I don't mind any solution. I'm curious what the scoring team thinks (@awight @Ladsgroup)

Change 445402 had a related patch set uploaded (by Sbisson; owner: Sbisson):
[mediawiki/extensions/ORES@master] Store class 0 of models with more than 2 classes

https://gerrit.wikimedia.org/r/445402

The patch above proposes a simple solution. Feel free to comment on the patch or the task.

Change 445402 merged by jenkins-bot:
[mediawiki/extensions/ORES@master] Store class 0 of models with more than 2 classes

https://gerrit.wikimedia.org/r/445402

draftquality should start including class 0 (attack) next week when this code is deployed with the train.

When we backfill the scores in T198982, we should consider rescoring the revisions that were scored without this code.

Checked in betalabs - the records with draftquality and class=0 get stored in ores_classification table on enwiki.

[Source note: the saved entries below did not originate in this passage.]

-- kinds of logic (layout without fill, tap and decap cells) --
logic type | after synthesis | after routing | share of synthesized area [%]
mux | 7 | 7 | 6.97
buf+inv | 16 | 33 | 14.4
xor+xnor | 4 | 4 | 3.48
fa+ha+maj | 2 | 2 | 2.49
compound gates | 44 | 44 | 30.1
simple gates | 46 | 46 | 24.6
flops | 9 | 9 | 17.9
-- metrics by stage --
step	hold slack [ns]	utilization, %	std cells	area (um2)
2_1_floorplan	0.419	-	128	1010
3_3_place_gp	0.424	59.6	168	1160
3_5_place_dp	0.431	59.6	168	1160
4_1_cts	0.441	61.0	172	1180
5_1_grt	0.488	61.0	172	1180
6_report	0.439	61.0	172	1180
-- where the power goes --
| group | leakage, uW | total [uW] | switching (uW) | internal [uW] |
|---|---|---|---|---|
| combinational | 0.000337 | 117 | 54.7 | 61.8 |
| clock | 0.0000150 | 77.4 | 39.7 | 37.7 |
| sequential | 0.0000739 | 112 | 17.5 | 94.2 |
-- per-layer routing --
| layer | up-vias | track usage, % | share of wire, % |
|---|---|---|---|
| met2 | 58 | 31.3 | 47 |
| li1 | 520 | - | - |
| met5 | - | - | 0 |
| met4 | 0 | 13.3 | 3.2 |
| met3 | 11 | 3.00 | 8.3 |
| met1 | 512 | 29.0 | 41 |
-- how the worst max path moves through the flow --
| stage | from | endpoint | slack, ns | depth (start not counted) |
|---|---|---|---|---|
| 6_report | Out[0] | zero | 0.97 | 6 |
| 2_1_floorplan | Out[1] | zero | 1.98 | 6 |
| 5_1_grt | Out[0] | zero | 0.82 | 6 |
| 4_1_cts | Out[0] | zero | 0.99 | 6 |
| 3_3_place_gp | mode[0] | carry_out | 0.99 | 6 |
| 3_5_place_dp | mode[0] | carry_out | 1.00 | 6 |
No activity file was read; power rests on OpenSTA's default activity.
$ cat config.mk
export PLATFORM = sky130hd
export DESIGN_NAME = dec_mult_sequencer_flat
export DESIGN_NICKNAME = d
export VERILOG_FILES = /design/src/rtl/dec_mult_sequencer_if.sv /design/src/rtl/dec_mult_sequencer.sv /design/src/flat_wrapper.sv
export SDC_FILE = /design/constraint.sdc
export NUM_CORES = 1
export LEC_CHECK = 0
export CAP_MARGIN = 0
export CORE_MARGIN = 3
export CORE_UTILIZATION = 45
export DETAILED_ROUTE_END_ITERATION = 8
export DONT_BUFFER_PORTS = 1
export MAX_ROUTING_LAYER = met4
export PLACE_DENSITY_LB_ADDON = 0.25
export SLEW_MARGIN = 20
export SYNTH_ARGS = -nofsm -noshare
export SYNTH_HDL_FRONTEND = slang
export SYNTH_SLANG_ARGS = --single-unit
$ cat constraint.sdc
create_clock -name clk -period 2.45 [get_ports clk]
set_input_delay 0.49 -clock clk [delete_from_list [all_inputs] [get_ports clk]]
set_output_delay 0.49 -clock clk [all_outputs]
set_load 0.02 [all_outputs]
$ cat src/rtl/dec_mult_sequencer_if.sv
// Bundle of operand, handshake and select signals between the BCD multiplier
// sequencer and its surrounding datapath.
`timescale 1ns/1ps
interface dec_mult_sequencer_if #(parameter int NDIG = 4);
  logic                start;
  logic [15:0]         x_bcd;
  logic [4*NDIG-1:0]   y_bcd;
  logic                busy;
  logic                done;
  logic                err;
  logic [15:0]         x_reg;
  logic                mult_en;
  logic                acc_clr;
  logic                acc_en;
  logic                sel_hi;
  logic [2:0]          sel_lo;
  logic [2:0]          digit_idx;

  modport master (
    output start, x_bcd, y_bcd,
    input  busy, done, err, x_reg, mult_en, acc_clr, acc_en, sel_hi, sel_lo, digit_idx
  );

  modport slave (
    input  start, x_bcd, y_bcd,
    output busy, done, err, x_reg, mult_en, acc_clr, acc_en, sel_hi, sel_lo, digit_idx
  );
endinterface

$ cat src/rtl/dec_mult_sequencer.sv
// Sequencer for the serial BCD multiplier: loads the X1..X5 multiple generator, then walks Y
// LSD->MSD emitting multiple selects and accumulate strobes. Optional macro: EARLY_TERM_EN.
//
// state | meaning
// IDLE  | waiting for start
// GEN   | multiple generator loading/settling (GEN_LAT cycles)
// ITER  | one Y digit per cycle, selects and acc_en driven
// DONE  | one-cycle done pulse; start here launches the next operation
`timescale 1ns/1ps
module dec_mult_sequencer #(
  parameter int NDIG    = 4,
  parameter int GEN_LAT = 1
) (
  input logic               clk,
  input logic               rst_n,
  dec_mult_sequencer_if.slave bus
);

  typedef enum logic [1:0] {IDLE, GEN, ITER, DONE} state_t;

  localparam logic [2:0] GEN_TOP  = 3'(GEN_LAT - 1);
  localparam logic [2:0] LAST_IDX = 3'(NDIG - 1);

  state_t              state, state_nxt;
  logic [4*NDIG-1:0]   ysh;
  logic [2:0]          gen_cnt;
  logic [2:0]          digit_idx;
  logic [15:0]         x_reg;
  logic                err;
  logic [3:0]          digit;
  logic                y_zero;
  logic                busy, done, mult_en, acc_clr, acc_en, sel_hi;
  logic [2:0]          sel_lo;

  assign digit = ysh[3:0];

`ifdef EARLY_TERM_EN
  // remaining digits all zero: nothing left to accumulate
  assign y_zero = (ysh == '0);
`else
  assign y_zero = 1'b0;
`endif

  always_ff @(posedge clk or negedge rst_n) begin
    if (!rst_n) state <= IDLE;
    else        state <= state_nxt;
  end

  always_comb begin
    state_nxt = state;
    busy      = 1'b0;
    done      = 1'b0;
    mult_en   = 1'b0;
    acc_clr   = 1'b0;
    acc_en    = 1'b0;
    sel_hi    = 1'b0;
    sel_lo    = 3'd0;
    case (state)
      IDLE: begin
        if (bus.start) state_nxt = GEN;
      end
      GEN: begin
        busy = 1'b1;
        if (gen_cnt == GEN_TOP) begin
          mult_en = 1'b1;
          acc_clr = 1'b1;
        end
        if (gen_cnt == 3'd0) state_nxt = ITER;
      end
      ITER: begin
        busy = 1'b1;
        if (y_zero) begin
          state_nxt = DONE;
        end else begin
          acc_en = 1'b1;
          // digits above 9 select zero; err is flagged in the register process
          if (digit <= 4'd4) begin
            sel_lo = digit[2:0];
          end else if (digit <= 4'd9) begin
            sel_hi = 1'b1;
            sel_lo = 3'(digit - 4'd5);
          end
          if (digit_idx == LAST_IDX) state_nxt = DONE;
        end
      end
      DONE: begin
        done      = 1'b1;
        state_nxt = bus.start ? GEN : IDLE;
      end
      default: state_nxt = IDLE;
    endcase
  end

  always_ff @(posedge clk or negedge rst_n) begin
    if (!rst_n) begin
      ysh       <= '0;
      gen_cnt   <= 3'd0;
      digit_idx <= 3'd0;
      x_reg     <= 16'd0;
      err       <= 1'b0;
    end else begin
      case (state)
        IDLE, DONE: begin
          if (bus.start) begin
            x_reg     <= bus.x_bcd;
            ysh       <= bus.y_bcd;
            err       <= 1'b0;
            gen_cnt   <= GEN_TOP;
            digit_idx <= 3'd0;
          end
        end
        GEN: begin
          if (gen_cnt != 3'd0) gen_cnt <= gen_cnt - 3'd1;
        end
        ITER: begin
          if (!y_zero) begin
            if (digit > 4'd9) err <= 1'b1;
            ysh <= ysh >> 4;
            if (digit_idx != LAST_IDX) digit_idx <= digit_idx + 3'd1;
          end
        end
        default: ;
      endcase
    end
  end

  assign bus.busy      = busy;
  assign bus.done      = done;
  assign bus.err       = err;
  assign bus.x_reg     = x_reg;
  assign bus.mult_en   = mult_en;
  assign bus.acc_clr   = acc_clr;
  assign bus.acc_en    = acc_en;
  assign bus.sel_hi    = sel_hi;
  assign bus.sel_lo    = sel_lo;
  assign bus.digit_idx = digit_idx;

  a_sel_range: assert property (@(posedge clk) disable iff (!rst_n) sel_lo <= 3'd4);
  a_done_idle: assert property (@(posedge clk) disable iff (!rst_n) !(done && busy));

endmodule

$ cat src/flat_wrapper.sv
// flat-port wrapper written by rule: the top's interface ports become plain ports
module dec_mult_sequencer_flat 
#(
  parameter int NDIG    = 4,
  parameter int GEN_LAT = 1
)
  (clk, rst_n, bus_start, bus_x_bcd, bus_y_bcd, bus_busy, bus_done, bus_err, bus_x_reg, bus_mult_en, bus_acc_clr, bus_acc_en, bus_sel_hi, bus_sel_lo, bus_digit_idx);
  dec_mult_sequencer_if #(.NDIG(NDIG)) bus_i ();
  input logic clk;
  input logic rst_n;
  input wire logic [$bits(bus_i.start)-1:0] bus_start;
  input wire logic [$bits(bus_i.x_bcd)-1:0] bus_x_bcd;
  input wire logic [$bits(bus_i.y_bcd)-1:0] bus_y_bcd;
  output wire logic [$bits(bus_i.busy)-1:0] bus_busy;
  output wire logic [$bits(bus_i.done)-1:0] bus_done;
  output wire logic [$bits(bus_i.err)-1:0] bus_err;
  output wire logic [$bits(bus_i.x_reg)-1:0] bus_x_reg;
  output wire logic [$bits(bus_i.mult_en)-1:0] bus_mult_en;
  output wire logic [$bits(bus_i.acc_clr)-1:0] bus_acc_clr;
  output wire logic [$bits(bus_i.acc_en)-1:0] bus_acc_en;
  output wire logic [$bits(bus_i.sel_hi)-1:0] bus_sel_hi;
  output wire logic [$bits(bus_i.sel_lo)-1:0] bus_sel_lo;
  output wire logic [$bits(bus_i.digit_idx)-1:0] bus_digit_idx;
  assign bus_i.start = bus_start;
  assign bus_i.x_bcd = bus_x_bcd;
  assign bus_i.y_bcd = bus_y_bcd;
  assign bus_busy = bus_i.busy;
  assign bus_done = bus_i.done;
  assign bus_err = bus_i.err;
  assign bus_x_reg = bus_i.x_reg;
  assign bus_mult_en = bus_i.mult_en;
  assign bus_acc_clr = bus_i.acc_clr;
  assign bus_acc_en = bus_i.acc_en;
  assign bus_sel_hi = bus_i.sel_hi;
  assign bus_sel_lo = bus_i.sel_lo;
  assign bus_digit_idx = bus_i.digit_idx;
  dec_mult_sequencer #(.NDIG(NDIG), .GEN_LAT(GEN_LAT)) u_core (.clk(clk), .rst_n(rst_n), .bus(bus_i));
endmodule
Word-level counts from Yosys, hierarchy flattened --
Index checks and enable logic that the tools add are counted.
Word-level totals: bits in registers 41, latch bits 0, memory bits (writable) 0, ROM bits 0, input port bits 35, output and inout bits 29, logic and storage cells 63, memories 0
Cells by class: add/sub/neg operators 3, $mul 0, div/mod/pow operators 0, $lt $le $gt $ge 3, equality and inequality tests 12, shift-type cells 0, muxes and demuxes 26, bitwise logic cells 0, reductions and logical operators 13
Operator list (number):
- one-hot mux 16 bit (2 select lines) | 1
- two-way mux 3 bit | 6
- two-way mux 16 bit | 1
- one-hot mux 3 bit (2 select lines) | 2
- AND reduction 3 bit | 4
- two-way mux 1 bit | 11
- != test 2 x 1 -> 1 bit, second input constant | 5
- one-hot mux 2 bit (4 select lines) | 1
- two-way mux 2 bit | 3
- == test 2 bit, second input constant | 2
- > comparator 4 bit, second input constant | 1
- <= comparator 4 x 3 -> 1 bit, second input constant | 1
- <= comparator 4 bit, second input constant | 1
- != test 2 bit, second input constant | 2
- AND reduction 2 bit | 2
- nonzero test 2 bit | 2
- OR reduction 2 bit | 2
- adder 3 x 1 -> 3 bit, second input constant | 1
- == test 3 x 2 -> 1 bit, second input constant | 1
- zero test 3 bit | 1
- != test 3 x 2 -> 1 bit, second input constant | 1
- nonzero test 3 bit | 1
- subtractor 3 x 1 -> 3 bit, second input constant | 1
- subtractor 3 bit, second input constant | 1
- 3 further kinds | 3

Logic depth before layout (Yosys ltp) --
word-level depth 4, gate-level depth with buffers 7, mapped depth without buffers 6

Worst setup path before layout --
No wires, ideal clock.
path type register to output, start point register u_core.state[0], end point output bus_sel_lo[2], arrival 1.821 ns, required time 1.960 ns, path slack 0.139 ns, cell stages (with the launch flop) 6, buffers on the path 2, cells stage by stage dfrtp_1 > inv_1 > ha_1 > buf_4 > clkbuf_1 > a21boi_0
On the way: longest elaborated chain between the ends 2
Ends and longest elaborated chain:
- start: declaration | line dec_mult_sequencer.sv:24 | state_t state, state_nxt;
- start signal: assignment | line dec_mult_sequencer.sv:46 | else state <= state_nxt;
- == test 2 bit | line dec_mult_sequencer.sv:58 | case (state)
- two-way mux 3 bit | line dec_mult_sequencer.sv:58
- end: declaration | line flat_wrapper.sv:22 | output wire logic [$bits(bus_i.sel_lo)-1:0] bus_sel_lo;
No other way between the ends.

Final worst setup path --
start point register u_core.ysh[0], end point output bus_sel_lo[0]
On the way: longest elaborated chain between the ends 4, elaborated cells between the ends (all ways) 6, those cells by class 1 x add/sub; 2 x order compare; 3 x mux
Ends and longest elaborated chain:
- start: declaration | line dec_mult_sequencer.sv:25 | logic [4*NDIG-1:0] ysh;
- start signal: assignment | line dec_mult_sequencer.sv:106 | ysh <= bus.y_bcd;
- start signal: assignment | line dec_mult_sequencer.sv:118 | ysh <= ysh >> 4;
- <= comparator 4 bit / subtractor 3 bit (equally long branches) | line dec_mult_sequencer.sv:79, dec_mult_sequencer.sv:81
- two-way mux 3 bit | line dec_mult_sequencer.sv:79 | end else if (digit <= 4'd9) begin
- two-way mux 3 bit (*) | line dec_mult_sequencer.sv:77 | if (digit <= 4'd4) begin
- two-way mux 3 bit (*) | line dec_mult_sequencer.sv:58
Every way passes the cells marked *; elsewhere a longest branch is shown, timed or not.

==> reports/results.txt <==
Yosys reg bits = 41
Worst Setup End Kind = output port
TritonCTS Buffers = 5
Clock Sinks = 41
CTS Buffer Depth = 2
row count = 24
PwrDens = 1570 mW/mm^2
Slew @ Worst Pin = 0.629 ns
yosys warns = 0
CTS tree = done
relative slew slack = 57.9%
vias per cell = 5.75
RR Startpoint = u_core.state[0]
fin worst setup slack = 0.181 ns
first-pass GRT wire length = 7.30 mm
Post-Synth Adder-Cell Area = 6.35%
Final period util = 92.6%
power share of the combinational group = 46.2%
CP arrival = 1.78 ns
Post-Syn Area = 0.00217 sq mm
Final Hold Vio Count = 0
Post-CTS Setup Bufs = 0
Buffers on Ports = 0
DP Area = 0.00223 sq mm
r2r endpoint = u_core.ysh[0]
global route total overflow = 0
DIE AREA = 0.00569 sq mm
cell count after synthesis = 196
DR vias = 1456
mux contribution to synthesized area = 15.7%
ant diodes = 0
R2R Setup Slk = 0.37 ns
DPL Wire Length = 3.33 mm
number of global-route vias before repair = 1577
worst path required time = 1.96 ns
Pre-antenna DRT Iters = 4
Leak = 1.02 nW
# setup viols final = 0
Fin Clk Skew = 0.00313 ns
DRC Markers = 0
Hold WC Path Type = in -> async
Final min period = 2.27 ns
initial antenna violation count = 0
Die Wd = 75.4 microns
Avg Inst Size Synth = 11.1 sq um
H-tree Lvls = 2
die height = 75.4 microns
Final Util = 52.3%
main combinational cell family by area after synthesis = multiplexers
core area = 0.00450 sq mm
final instance area = 0.00236 sq mm
Internal Power = 2.07 mW
peak supply drop = 661 uV
share of cells above drive strength 1 = 20.4%
fmax = 441 MHz
GP Congestion = 0.723
post-CTS resize count = 0
xor/xnor share of the synthesized area = 0%
WL final = 4.51 mm
# placed instances = 244
status = finished, final reports clean
Clk pwr share = 14.4%
largest net degree at the start of global routing = 42
Synth Area in Simple Gates = 11.7%
Final Slew Violations = 0
CP Class = reg -> out
Critical Path Fanout Max = 5
Antenna Nets Post-Route = 0
Worst-Skew Late Latency = 0.28 ns
syn_nets = 242
net switching power = 1.62 mW
Setup TNS = 0 ns
Compound-Gate Fraction of Synth Area = 13.8%
Max-Cap Viols = 0
dpl ws = 0.412 ns
hold_buf cts = 1
Initial Utilization = 48.1%
DR WL/cell = 17.8 microns
RSZ-0062 raised after global routing = no
Cell variety after synth = 40
area grow syn2layout = 8.71%
Total GRT Usage = 17.6%
fill cell count = 398
Clk pin slew, worst setup/hold paths = 0.08 ns
fin cells = 253
Nets = 246
# IOs = 64
sequential-to-total area share from yosys stat = 47.3%
Critical Path Source Type = register
root buf cell = clkbuf_8
DR iter-0 viols = 66
Seq pwr share = 39.4%
Sw Share = 43.8%
worst reg2reg path depth = 5
## layout make-up
cell class / count / area, sq um / share of cell area (%)
flip-flops and latches: 41 / 1030 / 43.5
well taps: 52 / 65.1 / 2.76
inverters: 11 / 41.3 / 1.75
repair buffers: 9 / 80.1 / 3.40
clock inverters: 2 / 38.8 / 1.65
clock buffers: 6 / 72.6 / 3.08
multi-input cells: 132 / 1030 / 43.8
## power groups by stage
stage / clock [mW] / sequential (mW) / combinational [mW]
after floorplan: 0 / 1.38 / 1.45
after global placement: 0 / 1.44 / 1.59
after detailed placement: 0 / 1.46 / 1.70
after CTS: 0.543 / 1.46 / 1.72
after global routing: 0.580 / 1.50 / 1.91
final: 0.532 / 1.45 / 1.70
## stage by stage
stage	hold slack, ns	total power, mW
final	0.0439	3.69
after global routing	0.0398	3.99
after CTS	0.0468	3.72
after detailed placement	0.196	3.17
after global placement	0.196	3.04
after floorplan	0.194	2.83
## worst max-delay path: stages (launching register included)
cell and delay (ns):
dfrtp_1 0.41, inv_1 0.10, ha_1 0.24, nand2b_1 0.19, nor3b_1 0.16, o31a_1 0.39
## cells in the mapped netlist
cell       number  area [sq um]
and3_1          1          6.26
nand3b_1        1          7.51
o21ba_2         1          10.0
a2bb2oi_2       1          15.0
mux2i_1        16           160
a2111oi_4       1          27.5
a22oi_1         4          30.0
clkbuf_1        3          11.3
nand2b_1        3          18.8
nand3_1         4          20.0
ha_1           11           138
nor2b_2         2          17.5
a211oi_1        1          7.51
nor3_1          3          15.0
inv_2           1          3.75
o21ai_1         4          20.0
o21ai_0        13          65.1
o22a_1          1          8.76
a32oi_1         2          17.5
buf_2           3          15.0
o31a_1          1          8.76
o211ai_1        4          30.0
a211oi_2        1          12.5
dfrtp_1        41          1030
o31ai_2         1          12.5
mux2_2         16           180
nor2_1          4          15.0
or3_1           1          6.26
nor3b_1         3          22.5
a22o_1          1          8.76
and2_1          1          6.26
buf_4           6          45.0
nand4bb_1       1          11.3
o31ai_1         1          7.51
nor2b_1         3          18.8
nand4b_1        1          8.76
nand2_1        21          78.8
a21boi_0        1          7.51
inv_1          10          37.5
a21oi_1         2          10.0
## worst max-delay path by stage
stage	startpoint	endpoint	slack (ns)	cells after the start
final	u_core.ysh[0]	bus_sel_lo[0]	0.18	5
after global routing	u_core.state[0]	bus_sel_lo[1]	0.003	5
after CTS	u_core.ysh[0]	bus_sel_lo[0]	0.15	5
after detailed placement	u_core.state[0]	u_core.ysh[0]	0.41	5
after global placement	u_core.state[0]	u_core.ysh[11]	0.51	5
after floorplan	u_core.state[0]	bus_sel_lo[2]	0.14	5
## layer usage
metal | up-vias | GRT usage (%) | share of wire (%)
met3 | 7 | 7.65 | 9.2
met5 | - | - | 0
met2 | 62 | 26.6 | 50
met1 | 690 | 20.7 | 40
li1 | 697 | - | -
met4 | 0 | 6.99 | 1.4
## layout by cell type (no fill, tap or decap), types with 2 or more instances in the layout
cell type	instances
a32oi_1	2
dfrtp_1	41
nor3_1	3
buf_4	8
nor3b_1	3
nor2b_2	2
inv_1	10
nor2b_1	3
o21ai_1	4
mux2_2	16
ha_1	11
nand2b_1	3
a21oi_1	2
nand2_1	21
clkbuf_8	5
o211ai_1	4
nand3_1	4
a22oi_1	4
o21ai_0	13
nor2_1	4
mux2i_1	15
## logic make-up (layout without fill, tap and decap cells)
family | Yosys count | after routing
fa+ha+maj | 11 | 11
mux | 32 | 32
flops | 41 | 41
simple gates | 49 | 49
buf+inv | 23 | 28
compound gates | 40 | 40
Note: power is estimated with default switching activity, not from simulation.
$ cat src/rtl/rgb_fade_ctrl.sv
// rgb_fade_ctrl: three-channel level fader for RGB PWM channels.
// A prescaler makes a fade tick every DIV clocks. Each tick starts a
// three-cycle sweep (CH0, CH1, CH2) in which one shared step unit moves
// one channel a single count toward its target. Snap loads all targets
// at once. Optional macro FADE_HOLD_EN adds a hold input that freezes
// the prescaler and the sweep.
module rgb_fade_ctrl #(
    parameter int WIDTH = 8,
    parameter int DIV   = 256
) (
    input  logic             clk,
    input  logic             reset,
    input  logic [WIDTH-1:0] target_0,
    input  logic [WIDTH-1:0] target_1,
    input  logic [WIDTH-1:0] target_2,
    input  logic             snap,
`ifdef FADE_HOLD_EN
    input  logic             hold,
`endif
    output logic [WIDTH-1:0] level_0,
    output logic [WIDTH-1:0] level_1,
    output logic [WIDTH-1:0] level_2,
    output logic             busy
);

    localparam logic [15:0] PRE_MAX = 16'(DIV - 1);

    typedef enum logic [1:0] {IDLE, CH0, CH1, CH2} state_t;

    state_t           state_q, state_d;
    logic [15:0]      pre_q, pre_d;
    logic [WIDTH-1:0] lvl0_q, lvl0_d;
    logic [WIDTH-1:0] lvl1_q, lvl1_d;
    logic [WIDTH-1:0] lvl2_q, lvl2_d;

    logic             hold_w;
    logic             tick;
    logic [WIDTH-1:0] cur_lvl, cur_tgt, step_lvl;

`ifdef FADE_HOLD_EN
    assign hold_w = hold;
`else
    assign hold_w = 1'b0;
`endif

    assign tick = (pre_q == PRE_MAX);

    // Shared step unit: select the channel being visited, move it one count.
    // Stepping only when strictly below/above keeps it inside 0..2^WIDTH-1.
    always_comb begin
        cur_lvl = lvl0_q;
        cur_tgt = target_0;
        case (state_q)
            CH1:     begin cur_lvl = lvl1_q; cur_tgt = target_1; end
            CH2:     begin cur_lvl = lvl2_q; cur_tgt = target_2; end
            default: begin cur_lvl = lvl0_q; cur_tgt = target_0; end
        endcase
        if (cur_lvl < cur_tgt)
            step_lvl = cur_lvl + WIDTH'(1);
        else if (cur_lvl > cur_tgt)
            step_lvl = cur_lvl - WIDTH'(1);
        else
            step_lvl = cur_lvl;
    end

    // Next-state: snap beats everything, hold freezes, otherwise sweep.
    always_comb begin
        state_d = state_q;
        pre_d   = pre_q;
        lvl0_d  = lvl0_q;
        lvl1_d  = lvl1_q;
        lvl2_d  = lvl2_q;
        if (snap) begin
            lvl0_d  = target_0;
            lvl1_d  = target_1;
            lvl2_d  = target_2;
            pre_d   = '0;
            state_d = IDLE;
        end else if (!hold_w) begin
            pre_d = tick ? 16'd0 : pre_q + 16'd1;
            case (state_q)
                IDLE: if (tick) state_d = CH0;
                CH0:  begin lvl0_d = step_lvl; state_d = CH1;  end
                CH1:  begin lvl1_d = step_lvl; state_d = CH2;  end
                CH2:  begin lvl2_d = step_lvl; state_d = IDLE; end
                default: state_d = IDLE;
            endcase
        end
    end

    // State registers with synchronous active-low reset.
    always_ff @(posedge clk) begin
        if (!reset) begin
            state_q <= IDLE;
            pre_q   <= '0;
            lvl0_q  <= '0;
            lvl1_q  <= '0;
            lvl2_q  <= '0;
        end else begin
            state_q <= state_d;
            pre_q   <= pre_d;
            lvl0_q  <= lvl0_d;
            lvl1_q  <= lvl1_d;
            lvl2_q  <= lvl2_d;
        end
    end

    assign level_0 = lvl0_q;
    assign level_1 = lvl1_q;
    assign level_2 = lvl2_q;
    assign busy    = (lvl0_q != target_0) || (lvl1_q != target_1) ||
                     (lvl2_q != target_2);

endmodule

I'll be monitoring the number of such records and check in production when it'll be deployed:

wikiadmin@[enwiki]> select count(*) from ores_classification where oresc_model=24 and oresc_class=0;
+----------+
| count(*) |
+----------+
|        8 |
+----------+
1 row in set (0.00 sec)

and the timestamp in recentchanges:

[enwiki]> select min(rc_timestamp)  from recentchanges where rc_this_oldid in (select oresc_rev from ores_classification where oresc_model=24 and oresc_class=0);
+-------------------+
| min(rc_timestamp) |
+-------------------+
| 20180713162353    |
+-------------------+
1 row in set (0.01 sec)

enwiki betalabs successfully stores draftquality in all classes:

[enwiki]> select oresc_model, oresc_class, count(*) from ores_classification where oresc_model=24 group by oresc_class;
+-------------+-------------+----------+
| oresc_model | oresc_class | count(*) |
+-------------+-------------+----------+
|          24 |           0 |       99 |
|          24 |           1 |      568 |
|          24 |           2 |      548 |
|          24 |           3 |      218 |
+-------------+-------------+----------+
4 rows in set (0.01 sec)

Checked in production - the records get stored there too.

I do not think I can effectively check this any better than @Etonkovidova has.